FIG. 1 is a block diagram schematically showing an ignition timing control device according to an embodiment of the present invention, FIG. 2 is a flowchart showing an operation sequence of the present invention, and FIG. 3 is target ignition to which ignition timing stopping processing is applied. FIG. 4 is an explanatory diagram showing a time range corresponding to a reference position detection signal waveform, FIG. 4 is a waveform diagram showing a reference position detection signal and an ignition coil current according to the present invention, and FIG. 5 is a waveform diagram showing a conventional reference position detection signal. FIG. 6 is a waveform diagram of a reference position detection signal and an ignition coil current of a conventional device having an ignition timing stopping function, and FIG. 7 is a reference when the second reference position is offset by a predetermined crank angle only in a specific cylinder. FIG. 6 is a waveform chart showing a position detection signal. (1) Rotation signal generator (4) Specific cylinder identifying means (5) Offset correction processing means (6) Ignition timing stop processing means (7) ... Ignition time and energization start time calculation means BTDC75 ゜: first reference position BTDC5 ゜, BTDC15 ゜: second reference position A ₀ ... target ignition timing range A ₁ to which ignition timing stop processing before offset correction processing is applied A1 ... after offset correction processing Target ignition timing range to which the ignition timing stopping process is applied S1 ... Step of determining cylinder identification confirmation S2 ... Step of determining a specific cylinder S3 ... Step of performing offset correction processing S4 ... Start of ignition timing stopping processing Steps In the drawings, the same reference numerals indicate the same or corresponding parts.

Claims (1)

(57) [Claims] An ignition timing is calculated based on reference position detection signals indicating predetermined first and second reference positions corresponding to respective cylinders in synchronization with rotation of an engine, and the first or second reference value is calculated. An ignition timing control device for controlling an ignition timing according to a time from a position, wherein a specific cylinder is identified by offsetting the second reference position of the reference position detection signal by a predetermined crank angle toward an advance side only in a specific cylinder.
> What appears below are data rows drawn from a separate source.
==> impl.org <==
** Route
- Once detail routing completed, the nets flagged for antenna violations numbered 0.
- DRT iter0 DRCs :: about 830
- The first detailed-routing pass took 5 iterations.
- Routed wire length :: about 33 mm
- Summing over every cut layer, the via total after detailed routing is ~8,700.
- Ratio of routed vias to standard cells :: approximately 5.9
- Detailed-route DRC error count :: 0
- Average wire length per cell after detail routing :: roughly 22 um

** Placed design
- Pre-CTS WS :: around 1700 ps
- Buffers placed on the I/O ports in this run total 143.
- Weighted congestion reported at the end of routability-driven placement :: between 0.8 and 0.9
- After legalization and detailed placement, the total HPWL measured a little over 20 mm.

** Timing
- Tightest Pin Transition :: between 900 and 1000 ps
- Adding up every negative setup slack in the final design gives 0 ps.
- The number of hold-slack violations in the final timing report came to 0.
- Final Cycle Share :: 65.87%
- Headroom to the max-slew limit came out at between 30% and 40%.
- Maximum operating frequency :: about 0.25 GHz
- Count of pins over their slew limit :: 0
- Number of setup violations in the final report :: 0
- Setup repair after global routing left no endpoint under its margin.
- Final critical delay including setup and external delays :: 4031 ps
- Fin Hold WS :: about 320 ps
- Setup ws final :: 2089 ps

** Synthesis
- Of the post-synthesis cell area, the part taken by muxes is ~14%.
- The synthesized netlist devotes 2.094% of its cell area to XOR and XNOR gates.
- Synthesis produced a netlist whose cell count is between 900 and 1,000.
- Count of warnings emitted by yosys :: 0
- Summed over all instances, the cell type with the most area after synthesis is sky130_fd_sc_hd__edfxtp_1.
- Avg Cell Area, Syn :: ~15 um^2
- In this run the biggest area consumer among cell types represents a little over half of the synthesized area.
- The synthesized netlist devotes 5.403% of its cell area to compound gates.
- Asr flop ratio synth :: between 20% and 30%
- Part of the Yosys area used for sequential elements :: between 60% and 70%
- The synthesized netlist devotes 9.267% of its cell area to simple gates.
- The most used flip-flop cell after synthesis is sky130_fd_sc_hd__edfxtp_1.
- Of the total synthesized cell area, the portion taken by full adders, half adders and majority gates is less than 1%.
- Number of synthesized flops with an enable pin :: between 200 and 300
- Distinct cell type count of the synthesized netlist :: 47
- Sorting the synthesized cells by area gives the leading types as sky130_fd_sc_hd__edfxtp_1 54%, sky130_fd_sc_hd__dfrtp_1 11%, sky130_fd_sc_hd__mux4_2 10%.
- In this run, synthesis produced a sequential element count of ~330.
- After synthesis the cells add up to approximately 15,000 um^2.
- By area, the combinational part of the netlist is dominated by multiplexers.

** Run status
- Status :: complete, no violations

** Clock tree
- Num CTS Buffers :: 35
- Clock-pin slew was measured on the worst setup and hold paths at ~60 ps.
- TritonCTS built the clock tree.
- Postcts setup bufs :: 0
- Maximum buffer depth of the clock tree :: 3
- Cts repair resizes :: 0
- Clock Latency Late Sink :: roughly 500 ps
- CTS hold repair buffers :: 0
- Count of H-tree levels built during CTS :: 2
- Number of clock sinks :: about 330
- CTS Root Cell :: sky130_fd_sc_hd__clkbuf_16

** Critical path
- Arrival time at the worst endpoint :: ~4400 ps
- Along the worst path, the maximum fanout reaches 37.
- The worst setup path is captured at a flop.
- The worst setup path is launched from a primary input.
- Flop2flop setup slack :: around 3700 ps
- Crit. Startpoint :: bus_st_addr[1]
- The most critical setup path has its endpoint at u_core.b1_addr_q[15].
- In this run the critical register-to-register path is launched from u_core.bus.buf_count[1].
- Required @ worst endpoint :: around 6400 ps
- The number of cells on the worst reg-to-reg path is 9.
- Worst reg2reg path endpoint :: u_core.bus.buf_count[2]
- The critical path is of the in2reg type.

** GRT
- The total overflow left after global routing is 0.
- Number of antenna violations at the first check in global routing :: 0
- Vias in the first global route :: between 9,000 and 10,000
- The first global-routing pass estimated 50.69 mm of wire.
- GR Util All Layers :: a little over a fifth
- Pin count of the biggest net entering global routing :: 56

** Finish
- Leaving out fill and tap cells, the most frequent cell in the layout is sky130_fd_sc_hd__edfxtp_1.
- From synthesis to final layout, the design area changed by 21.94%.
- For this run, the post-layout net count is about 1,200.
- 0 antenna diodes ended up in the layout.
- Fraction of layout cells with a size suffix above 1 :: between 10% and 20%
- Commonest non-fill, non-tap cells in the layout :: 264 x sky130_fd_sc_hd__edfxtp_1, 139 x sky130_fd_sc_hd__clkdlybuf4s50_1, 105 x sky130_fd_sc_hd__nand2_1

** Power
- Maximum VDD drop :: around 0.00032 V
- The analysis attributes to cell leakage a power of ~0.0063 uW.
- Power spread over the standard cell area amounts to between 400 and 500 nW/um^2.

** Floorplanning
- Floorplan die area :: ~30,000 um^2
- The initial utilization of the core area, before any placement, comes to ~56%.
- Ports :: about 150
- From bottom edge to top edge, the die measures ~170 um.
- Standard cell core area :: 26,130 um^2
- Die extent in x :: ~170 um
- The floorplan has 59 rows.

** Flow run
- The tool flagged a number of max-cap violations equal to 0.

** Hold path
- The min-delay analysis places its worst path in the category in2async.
A specific cylinder identification means, and a target ignition timing is set for each cylinder at a more advanced side than a crank angle of the engine corresponding to a second reference position other than the specific cylinder, and the second reference position Ignition timing stop processing means for immediately igniting when the ignition has not yet been performed at the time of detection, and offset compensation for substantially delaying the ignition timing stop processing by the predetermined crank angle. Before the identification of the cylinder, the offset correction process is performed for each cylinder, and then the ignition timing stopping process is performed. After the identification of the cylinder is determined, the offset is performed for the specific cylinder. An ignition timing control device, wherein the ignition timing stopping process is performed after performing a correction process.